2018年12月28日 11時34分12秒 by

議第89号 「指定管理者の指定について」の議案に対する、反対討論をいたします。

1、議案提案の内容について

指定管理者制度の運用に関する総務省自治行政局長の通達では、「公共サービスの水準の確保という要請を果たす最も適切なサービスの提供者を、議会の議決を経て指定するもの」と書かれています。ところが、議第89号の議案には指定しようとする事業者の「事業計画書」も添付されていなければ、選定に至った「候補者選定委員会」の審議の経過を記すものも一切ありません。地方自治法第244条2の第6項の規定は単なる手続き上のことを指しているのであって、議会に事業者を指定する議決をうるためには、候補者の「事業計画書」など必要な書類を添付し、候補者選定委員会の「適当とする判断」に至る審議経過と結果に関する議事録は当然つけるべきであります。「議会の議決を経て指定する」とあるのは、単なる承認ではなく「適当でないと判断して議会が否決すること」も想定しています。議会は候補者選定委員会の承認機関ではないことを認識すべきであります。因みにHPにはモニタリング評価がアップされていますが、議案の添付資料としてもありませんでした。

2、この候補者選定について「非公募」としたことに関して

公募については、「山県市指定管理者制度導入及び運用ガイドライン」(H28年10月)に、指定管理者候補者の選定手続きについては、透明性の高い手続きが求められること。また、当該公の施設の設置目的を最も効果的に達成できる法人その他の団体を指定管理者とする必要から、指定管理者の募集については、公募を原則とします・・・と規定されています。

ただし、合理的な理由が認められる場合、公募によらないで、「特定団体の指定」が認められています。今回「非公募」にしたことは、この「運用ガイドライン」によるものです。しかしながら、選定における「透明性の高い手続き」を担保するために「公募が原則」という運用ガイドラインの考え方からすれば、非公募とした理由を市民に対してはその時点で公表すべきであります。また、議会に対しても「聞かれたら口頭で答える」程度の事案ではないことを提案者は認識し、文書にて非公募とした理由を添付すべきであります。わたしは今回の非公募に対する対応には同意しかねます。

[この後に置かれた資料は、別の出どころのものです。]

<file path="src/hdl/charger_alert_defines.svh">
// Register map, field positions and reset values of the charger alert block
// Contract
// - Source output over-voltage sets flag 15, interrupt
// - Source output under-voltage sets flag 14, interrupt
// - Charge-mode input over-voltage sets flag 13, interrupt
// - Charge-mode adapter over-voltage sets flag 12, interrupt
// - Source-mode low battery halt sets flag 7
// - Watchdog expiry sets flag 6
// - Safety timer expiry sets flag 5, interrupt
// - Thermal shutdown sets flag 4, interrupt
// - Charge mode thermistor code in bits 2:0
// - Source mode thermistor codes cold/hot/float only
// - Mask bit 1 enables; reset by watchdog
// - Masked sources still set their flags
// - Mask bit layout per source
// - Mode and charge state changes raise events
`ifndef CHARGER_ALERT_DEFINES_SVH
`define CHARGER_ALERT_DEFINES_SVH

// Register indices; byte address is index times four
`define IDX_FAULT_STATUS_ONE 8'h17
`define IDX_ALERT_MASK_ZERO  8'h18
`define IDX_EVENT_STATUS     8'h1a
`define ADDR_IDX_LSB         2
`define ADDR_IDX_MSB         9

// Reset values and writable bits
`define FAULT_STATUS_RESET   16'h0000
`define ALERT_MASK_RESET     16'h0000
`define EVENT_STATUS_RESET   16'h0000
`define ALERT_MASK_RW_BITS   16'h3cff

// Fault status bit positions
`define FS_SRC_OV            15
`define FS_SRC_UV            14
`define FS_IN_OV             13
`define FS_ADP_OV            12
`define FS_BAT_OV            8
`define FS_BAT_LOW           7
`define FS_WDT_EXP           6
`define FS_TMR_EXP           5
`define FS_THERMAL_SHUTDOWN_FLAG        4
`define FS_CODE_MSB          2
`define FS_CODE_LSB          0

// Mask and event status bit positions
`define MK_SRC_FAULT         13
`define MK_IN_OV             12
`define MK_PWR_GOOD          11
`define MK_BAT_OV            10
`define MK_BAT_LOW           7
`define MK_BAT_ABSENT        6
`define MK_THERMAL_SHUTDOWN_FLAG        5
`define MK_TEMP_SENSE        4
`define MK_THERMISTOR        3
`define MK_TIMER             2
`define MK_MODE_CHANGE       1
`define MK_PHASE_CHANGE      0

// Thermistor codes
`define CODE_NORMAL          3'h0
`define CODE_COLD            3'h1
`define CODE_COOL            3'h2
`define CODE_WARM            3'h3
`define CODE_HOT             3'h4
`define CODE_FLOAT           3'h7

// Positions in the synchronised input bundle
`define IN_SRC_OV            0
`define IN_SRC_UV            1
`define IN_IN_OV             2
`define IN_ADP_OV            3
`define IN_BAT_OV            4
`define IN_BAT_LOW           5
`define IN_WDT_EXP           6
`define IN_TMR_EXP           7
`define IN_THERMAL_SHUTDOWN_FLAG        8
`define IN_CODE_LSB          9
`define IN_CODE_MSB          11
`define IN_SOURCE_MODE       12
`define IN_PWR_GOOD          13
`define IN_BAT_ABSENT        14
`define IN_TEMP_SENSE        15
`define IN_MODE_LSB          16
`define IN_MODE_MSB          17
`define IN_PHASE_LSB         18
`define IN_PHASE_MSB         20
`define IN_WIDTH             21

`endif

</file>
<file path="src/hdl/charger_alert_pkg.sv">
// Types of the charger alert block
`include "charger_alert_defines.svh"

package charger_alert_pkg;

    typedef logic [`IN_WIDTH-1:0] in_bundle_t;

    typedef struct packed {
        in_bundle_t  in_prev;
        logic [15:0] fault_flags;
        logic [2:0]  thermistor_fault_code;
        logic [15:0] event_flags;
        logic [15:0] alert_mask;
        logic [31:0] rdata;
        logic        irq;
    } alert_state_t;

endpackage

</file>
<file path="src/hdl/sync_if.sv">
// Carrier between raw pins and their synchronised copy
`timescale 1ns/1ns
`default_nettype none

interface sync_if #(parameter int WIDTH = 1);
    logic [WIDTH-1:0] raw;
    logic [WIDTH-1:0] synced;
    modport sink (input raw, output synced);
    modport user (output raw, input synced);
endinterface

`default_nettype wire

</file>
<file path="src/hdl/charger_fault_alert_logic.sv">
// Fault flags, alert masks and interrupt of the charger, behind an APB slave
`timescale 1ns/1ns
`default_nettype none
`include "charger_alert_defines.svh"

module charger_fault_alert_logic
    import charger_alert_pkg::*;
(
    // Clock, reset, enable
    input  wire logic        sys_clk_i,
    input  wire logic        rst_n_i,
    input  wire logic        clk_en_i,
    // APB slave
    input  wire logic        psel_i,
    input  wire logic        penable_i,
    input  wire logic        pwrite_i,
    input  wire logic [11:0] paddr_i,
    input  wire logic [31:0] pwdata_i,
    output logic [31:0]      prdata_o,
    output logic             pready_o,
    output logic             pslverr_o,
    // Protection events, asynchronous levels
    input  wire logic        src_out_ov_i,
    input  wire logic        src_out_uv_i,
    input  wire logic        input_ov_i,
    input  wire logic        adapter_ov_i,
    input  wire logic        battery_ov_i,
    input  wire logic        battery_low_i,
    input  wire logic        watchdog_timer_expired_i,
    input  wire logic        safety_timer_expired_i,
    input  wire logic        thermal_shutdown_i,
    input  wire logic [2:0]  thermistor_code_i,
    input  wire logic        source_mode_i,
    // Status sources, asynchronous levels
    input  wire logic        power_good_i,
    input  wire logic        battery_absent_i,
    input  wire logic        temp_sense_fault_i,
    input  wire logic [1:0]  converter_mode_i,
    input  wire logic [2:0]  charge_phase_i,
    // Interrupt
    output logic             irq_o
);

    logic [1:0]   rst_sync_reg;
    logic         rst_n;
    alert_state_t st_reg;
    alert_state_t st_next;
    in_bundle_t   cur;
    in_bundle_t   rise;
    logic [7:0]   idx;
    logic         hit;
    logic         access;
    logic         setup;
    logic [2:0]   code_in;
    logic [2:0]   code_ok;
    logic [15:0]  fault_set;
    logic [15:0]  event_set;
    logic [15:0]  pending;
    logic         clr_fault;
    logic         clr_event;
    logic         aligned;
    logic         in_range;
    logic         rd_setup;
    logic         mask_wr;
    logic [15:0]  fault_view;
    logic [15:0]  event_view;
    logic [2:0]   code_view;
    logic [2:0]   code_next;
    logic [15:0]  mask_next;
    logic [31:0]  rdata_sel;

    sync_if #(.WIDTH(`IN_WIDTH)) pins ();

    // Reset release through two flip-flops
    always_ff @(posedge sys_clk_i or negedge rst_n_i)
    begin
        if (!rst_n_i)
        begin
            rst_sync_reg <= 2'h0;
        end
        else if (clk_en_i)
        begin
            rst_sync_reg <= {rst_sync_reg[0], 1'b1};
        end
    end

    assign rst_n = rst_sync_reg[1];

    // Asynchronous pins into the synchroniser
    assign pins.raw = {charge_phase_i, converter_mode_i, temp_sense_fault_i,
                       battery_absent_i, power_good_i, source_mode_i,
                       thermistor_code_i, thermal_shutdown_i,
                       safety_timer_expired_i, watchdog_timer_expired_i,
                       battery_low_i, battery_ov_i, adapter_ov_i, input_ov_i,
                       src_out_uv_i, src_out_ov_i};

    pin_sync #(.WIDTH(`IN_WIDTH)) u_pin_sync (
        .sys_clk_i (sys_clk_i),
        .rst_n_i   (rst_n),
        .clk_en_i  (clk_en_i),
        .pins      (pins.sink)
    );

    // Rising edges and address decode
    assign cur    = pins.synced;
    assign rise   = cur & ~st_reg.in_prev;
    assign idx    = paddr_i[`ADDR_IDX_MSB:`ADDR_IDX_LSB];
    assign aligned  = paddr_i[1:0] == 2'h0;
    assign in_range = paddr_i[11:10] == 2'h0;
    assign hit    = aligned && in_range
                    && ((idx == `IDX_FAULT_STATUS_ONE)
                    || (idx == `IDX_ALERT_MASK_ZERO)
                    || (idx == `IDX_EVENT_STATUS));
    assign access = psel_i && penable_i;
    assign setup  = psel_i && !penable_i;
    assign code_in = cur[`IN_CODE_MSB:`IN_CODE_LSB];

    always_comb
    begin
        code_ok = `CODE_NORMAL;
        if (!cur[`IN_SOURCE_MODE])
        begin
            if ((code_in <= `CODE_HOT) || (code_in == `CODE_FLOAT))
            begin
                code_ok = code_in;
            end
        end
        else if ((code_in == `CODE_COLD) || (code_in == `CODE_HOT)
                 || (code_in == `CODE_FLOAT))
        begin
            code_ok = code_in;
        end
    end

    // Fault events; all but watchdog, timer and thermal are mode qualified
    always_comb
    begin
        fault_set = 16'h0000;
        fault_set[`FS_SRC_OV]     = rise[`IN_SRC_OV] && cur[`IN_SOURCE_MODE];
        fault_set[`FS_SRC_UV]     = rise[`IN_SRC_UV] && cur[`IN_SOURCE_MODE];
        fault_set[`FS_IN_OV]      = rise[`IN_IN_OV] && !cur[`IN_SOURCE_MODE];
        fault_set[`FS_ADP_OV]     = rise[`IN_ADP_OV] && !cur[`IN_SOURCE_MODE];
        fault_set[`FS_BAT_OV]     = rise[`IN_BAT_OV] && !cur[`IN_SOURCE_MODE];
        fault_set[`FS_BAT_LOW]    = rise[`IN_BAT_LOW] && cur[`IN_SOURCE_MODE];
        fault_set[`FS_WDT_EXP]    = rise[`IN_WDT_EXP];
        fault_set[`FS_TMR_EXP]    = rise[`IN_TMR_EXP];
        fault_set[`FS_THERMAL_SHUTDOWN_FLAG] = rise[`IN_THERMAL_SHUTDOWN_FLAG];
    end

    // Status change events
    always_comb
    begin
        event_set = 16'h0000;
        event_set[`MK_PWR_GOOD]   = rise[`IN_PWR_GOOD];
        event_set[`MK_BAT_ABSENT] = rise[`IN_BAT_ABSENT];
        event_set[`MK_TEMP_SENSE] = rise[`IN_TEMP_SENSE];
        event_set[`MK_MODE_CHANGE] = cur[`IN_MODE_MSB:`IN_MODE_LSB]
                                     != st_reg.in_prev[`IN_MODE_MSB:`IN_MODE_LSB];
        event_set[`MK_PHASE_CHANGE] = cur[`IN_PHASE_MSB:`IN_PHASE_LSB]
                                      != st_reg.in_prev[`IN_PHASE_MSB:`IN_PHASE_LSB];
    end

    always_comb
    begin
        pending = st_reg.event_flags;
        pending[`MK_SRC_FAULT]  = st_reg.fault_flags[`FS_SRC_OV]
                                  || st_reg.fault_flags[`FS_SRC_UV];
        pending[`MK_IN_OV]      = st_reg.fault_flags[`FS_IN_OV]
                                  || st_reg.fault_flags[`FS_ADP_OV];
        pending[`MK_BAT_OV]     = st_reg.fault_flags[`FS_BAT_OV];
        pending[`MK_BAT_LOW]    = st_reg.fault_flags[`FS_BAT_LOW];
        pending[`MK_THERMAL_SHUTDOWN_FLAG] = st_reg.fault_flags[`FS_THERMAL_SHUTDOWN_FLAG];
        pending[`MK_THERMISTOR] = st_reg.thermistor_fault_code != `CODE_NORMAL;
        pending[`MK_TIMER]      = st_reg.fault_flags[`FS_TMR_EXP];
    end

    // Bus decode of the current access
    assign rd_setup  = setup && !pwrite_i;
    assign mask_wr   = access && pwrite_i && hit && (idx == `IDX_ALERT_MASK_ZERO);
    assign clr_fault = access && !pwrite_i && (idx == `IDX_FAULT_STATUS_ONE) && hit;
    assign clr_event = access && !pwrite_i && (idx == `IDX_EVENT_STATUS) && hit;

    // Read view takes in events landing in the setup cycle
    always_comb
    begin
        fault_view = st_reg.fault_flags | fault_set;
        event_view = st_reg.event_flags | event_set;
        code_view  = st_reg.thermistor_fault_code;
        if (code_ok != `CODE_NORMAL)
        begin
            code_view = code_ok;
        end
    end

    // Read data multiplexer
    always_comb
    begin
        rdata_sel = 32'h0000_0000;
        if (hit)
        begin
            case (idx)
                `IDX_FAULT_STATUS_ONE:
                begin
                    rdata_sel = {16'h0000, fault_view[15:3], code_view};
                end
                `IDX_ALERT_MASK_ZERO:
                begin
                    rdata_sel = {16'h0000, st_reg.alert_mask};
                end
                `IDX_EVENT_STATUS:
                begin
                    rdata_sel = {16'h0000, event_view};
                end
                default:
                begin
                    rdata_sel = 32'h0000_0000;
                end
            endcase
        end
    end

    // Thermistor code keeps the last valid fault
    always_comb
    begin
        code_next = st_reg.thermistor_fault_code;
        if (code_ok != `CODE_NORMAL)
        begin
            code_next = code_ok;
        end
        else if (clr_fault)
        begin
            code_next = `CODE_NORMAL;
        end
    end

    // Mask register next value
    always_comb
    begin
        mask_next = st_reg.alert_mask;
        if (mask_wr)
        begin
            mask_next = pwdata_i[15:0] & `ALERT_MASK_RW_BITS;
        end
        if (rise[`IN_WDT_EXP])
        begin
            mask_next = `ALERT_MASK_RESET;
        end
    end

    // Next state
    always_comb
    begin
        st_next = st_reg;
        st_next.in_prev = cur;
        st_next.fault_flags = (clr_fault ? `FAULT_STATUS_RESET : st_reg.fault_flags)
                              | fault_set;
        st_next.event_flags = (clr_event ? `EVENT_STATUS_RESET : st_reg.event_flags)
                              | event_set;
        st_next.thermistor_fault_code = code_next;
        st_next.alert_mask = mask_next;
        st_next.irq = |(st_reg.alert_mask & pending);
        if (rd_setup)
        begin
            st_next.rdata = rdata_sel;
        end
    end

    // State register
    always_ff @(posedge sys_clk_i or negedge rst_n)
    begin
        if (!rst_n)
        begin
            st_reg <= '0;
        end
        else if (clk_en_i)
        begin
            st_reg <= st_next;
        end
    end

    assign prdata_o  = st_reg.rdata;
    assign pready_o  = 1'b1;
    assign pslverr_o = access && !hit;
    assign irq_o     = st_reg.irq;

endmodule

`default_nettype wire

</file>
<file path="src/hdl/pin_sync.sv">
// Two-stage synchroniser for asynchronous input pins
`timescale 1ns/1ns
`default_nettype none

module pin_sync #(
    parameter int WIDTH = 1
) (
    // Clock, reset, enable
    input  wire logic sys_clk_i,
    input  wire logic rst_n_i,
    input  wire logic clk_en_i,
    // Pins in, synchronised out
    sync_if.sink      pins
);

    typedef struct packed {
        logic [WIDTH-1:0] stage1;
        logic [WIDTH-1:0] stage2;
    } sync_state_t;

    sync_state_t sync_reg;
    sync_state_t sync_next;

    always_comb
    begin
        sync_next        = sync_reg;
        sync_next.stage1 = pins.raw;
        sync_next.stage2 = sync_reg.stage1;
    end

    always_ff @(posedge sys_clk_i or negedge rst_n_i)
    begin
        if (!rst_n_i)
        begin
            sync_reg <= '0;
        end
        else if (clk_en_i)
        begin
            sync_reg <= sync_next;
        end
    end

    assign pins.synced = sync_reg.stage2;

endmodule

`default_nettype wire

</file>
<file path="config.mk">
export PLATFORM = sky130hd
export DESIGN_NAME = charger_fault_alert_logic
export DESIGN_NICKNAME = d
export VERILOG_FILES = /design/src/hdl/charger_alert_pkg.sv /design/src/hdl/sync_if.sv /design/src/hdl/charger_fault_alert_logic.sv /design/src/hdl/pin_sync.sv
export VERILOG_INCLUDE_DIRS = /design/src /design/src/hdl
export SDC_FILE = /design/constraint.sdc
export NUM_CORES = 1
export LEC_CHECK = 0
export BUFFER_PORTS_ARGS = -buffer_cell sky130_fd_sc_hd__buf_4
export CAP_MARGIN = 0
export CORE_MARGIN = 2
export CORE_UTILIZATION = 45
export CTS_CLUSTER_SIZE = 10
export DETAILED_ROUTE_END_ITERATION = 10
export PLACE_DENSITY_LB_ADDON = 0.25
export SYNTH_ARGS = -nofsm -noshare
export SYNTH_HDL_FRONTEND = slang
export SYNTH_SLANG_ARGS = --single-unit
</file>
<file path="constraint.sdc">
create_clock -name sys_clk_i -period 8 [get_ports sys_clk_i]
set_clock_uncertainty 0.1 [all_clocks]
set_input_delay 1.2 -clock sys_clk_i [delete_from_list [all_inputs] [get_ports sys_clk_i]]
set_output_delay 1.2 -clock sys_clk_i [all_outputs]
set_load 0.005 [all_outputs]
</file>
* Word level (Yosys, flattened, before mapping)
Index checks and enable logic that the tools add are counted.
** Word-level totals
- Output and inout port bits :: 35
- Register bits :: 149
- Input bits :: 71
- Word-level logic and storage cells :: 79
** Cells by class
- Muxes and demuxes :: 12
- Equal/unequal tests :: 8
- Reductions and logical operators :: 41
- Bitwise logic cells :: 7
- Magnitude comparators :: 1
** Operator list (number)
- 2-to-1 mux 16 bit :: 5
- case mux 16 bit (3 select lines) :: 1
- AND 16 bit :: 2
- bitwise OR 16 x 12 -> 16 bit :: 2
- bitwise OR 16 bit :: 2
- equality test 8 x 5 -> 1 bit (second input constant) :: 3
- logical AND 1 bit :: 20
- 2-to-1 mux 3 bit :: 6
- inverter 16 bit :: 1
- OR reduction 16 bit :: 1
- logical OR 1 bit :: 7
- equality test 3 bit (second input constant) :: 2
- AND reduction 2 bit :: 3
- nonzero test 3 bit :: 2
- logical NOT 1 bit :: 4
- logical NOT 2 bit :: 2
- nonzero test 2 bit :: 2
- equality test 3 x 1 -> 1 bit (second input constant) :: 1
- <= comparator 3 bit (second input constant) :: 1
- != test 3 bit :: 1
- != test 2 bit :: 1

* Depth between registers and ports, before layout
- Depth after elaboration :: 9
- Gate-level depth with buffers :: 6
- Gate-level depth less buffers :: 4

* By module
Synthesis repeated with hierarchy kept, for this count alone.
** Second synthesis, totals
- Cell total of the unflattened synthesis :: 390
- Area, all modules :: 5069.9 um2
** Modules (own cells, without submodules)
- charger_fault_alert_logic :: area an instance 3304.4 um2, cells an instance 301, seq. area each 1601.5 um2, times used 1
- pin_sync :: area an instance 1765.4 um2, cells an instance 89, seq. area each 1051.0 um2, times used 1

* Worst setup path after synthesis
Ideal clock, no wire load.
- Path kind :: input -> output
- From :: in paddr_i[1]
- To :: out pslverr_o
- Arrival :: 2176 ps
- Stages on the path :: 4
- Setup slack :: 4524 ps
- Buffers on the path :: 1
- Cell sequence :: or4_1 -> buf_2 -> nor2_1 -> a21oi_1
** Between the ends
- Word-level cells in the longest chain between the ends :: 5
** RTL lines
- from (decl) :: RTL line charger_fault_alert_logic.sv:17 : input wire logic [11:0] paddr_i,
- logical NOT 2 bit :: RTL line charger_fault_alert_logic.sv:108 : assign aligned = paddr_i[1:0] == 2'h0;
- logical AND 1 bit (2 in a row) :: RTL line charger_fault_alert_logic.sv:110 : assign hit = aligned && in_range
- logical NOT 1 bit :: RTL line charger_fault_alert_logic.sv:283 : assign pslverr_o = access && !hit;
- logical AND 1 bit :: RTL line charger_fault_alert_logic.sv:283
- to (decl) :: RTL line charger_fault_alert_logic.sv:21 : output logic pslverr_o,
Every way passes these cells.

* Worst setup path after layout
- From :: in clk_en_i
- To :: reg st_reg, in the netlist prdata_o[13]
** Between the ends
- Word-level cells in the longest chain between the ends :: 1
** RTL lines
- from (decl) :: RTL line charger_fault_alert_logic.sv:12 : input wire logic clk_en_i,
- AND reduction 2 bit (no source line)
- to (signal assigned) :: RTL line charger_fault_alert_logic.sv:277 : st_reg <= st_next;
- to (decl) :: RTL line charger_fault_alert_logic.sv:46 : alert_state_t st_reg;
Every way passes these cells.
A chain may end at the register's enable or synchronous reset.

==> summary.txt <==
status: completed
CTS Buf Count: 9
post-synthesis xor/xnor area fraction: 1.089%
vias in the first global route: 2956
DR vias: 3126
CTS tree: yes
vias per cell: 5.399
clock-pin slew on the worst setup and hold paths: 90 ps
Slew @ Worst Pin: 1062 ps
R2R depth: 3
Leakage: 2.320 nW
Netlist Area Pre-Place: 4825 um2
Pre-antenna DRT Iters: 5
Setup crit start: clk_en_i
Largest register FFs: 37
GRT overflow: 0
Ant. Diodes: 0
Post-Route WL: 9368 um
largest net degree at the start of global routing: 84
adder-cell share of the synthesized area: 0%
worst-path maximum fanout: 83
initial antenna violation count: 0
WL per Instance: 16.18 um
worst r2r src: u_pin_sync.pins.synced[6]$_DFFE_PN0P_
VDD IR max: 0.09328 mV
Synth Area in Simple Gates: 9.544%
overall fraction of global-route tracks in use: 16.94%
Worst Setup End Kind: flip-flop
FF/Latch Area: 2656 um2
Synth cell types: 60
Die Width: 107.5 um
worst reg2reg setup slack: 6130 ps
yosys synthesis warning count: 0
Die Ht: 107.5 um
WP data required: 8180 ps
synth-to-layout area growth: 12.16%
Initial Util: 46.53%
die area: 11570 um2
share of layout cells above drive strength 1: 35.44%
Hold Buf Count CTS: 0
clk root buf: clkbuf_8
first-pass GRT wire length: 15120 um
Multi-input gate area: 1842 um2
Top Ports: 106
post-cts repair resize count: 0
gp weighted congestion: 0.8511
Critical Path End: prdata_o[13]$_DFFE_PN0P_
fraction of registers with async set/reset: 100.0%
Iteration-0 DRC Markers: 197
sequential area share after synthesis: 54.98%
EDFF count, synth: 0
fin nets: 509
synthesized area per cell: 12.15 um2
Synth Area in Compound Gates: 12.27%
Post-CTS Setup Bufs: 0
setup_tns: 0 ps
mux contribution to synthesized area: 13.87%
Worst EP arrival: 4120 ps
critical path class: in2reg
H-tree level count: 3
synthesized flop and latch total: 106
reg2reg end: st_reg[45]$_DFFE_PN0P_
pwr dens: 205.1 nW/um2
Post-synth top flop: dfrtp_1
Final Slew Violations: 0
# port buffers: 67
HPWL Detailed: 6553 um
fin util: 52.18%
CP startpoint kind: input pin
Cells after Synth: 397
Setup Viol. Count Final: 0
fillcell total: 929
Post-route DRC: 0
HP Class: reg2async
core area: 10370 um2
worst-skew pair later-pin latency: 360 ps
Tmin final: 3937 ps
slew margin rel.: 28.58%
# clock sinks: 106
clk buf depth: 2
main combinational cell family by area after synthesis: multiplexers
Post-DRT Antenna Nets: 0
row cnt: 37
Max Cap Viol: 0
RSZ-0062 raised after global routing: false
maximum clock rate: 254.0 MHz
post-route clock period utilization: 49.21%
final hold violation count: 0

3、今回の指定管理者候補者の「事業計画書」によれば、美山地区体育施設についてとい

う項目を起こし「使用料金収入も少ないので、今後は各自治会に施設管理を委託し、無償で利用して頂くのが望ましい」「そうすれば指定管理料の減額にもつながる」との記述があります。これは美山の各自治会に新たに仕事を押し付けることにならないでしょうか。指定管理の委託を受ける事業者が、ここまで踏み込んだ意見を述べること自体が驚きであります。「儲からないところはやりたくない」という全国の事例を耳にすることがありますが、山県市の場合利用が少ない地域があるからこそ「総合体育館」のような大きな施設と抱き合わせで「指定管理」委託をしていると思います。指定管理料を気にして頂けるなら、自らの指定管理料4300万円余の削減に努力した値下げ提案を頂きたいと思います。

以上3点の理由から、議第89号、指定管理者の指定については、「反対」の意志を表明して 私の反対討論を終わります。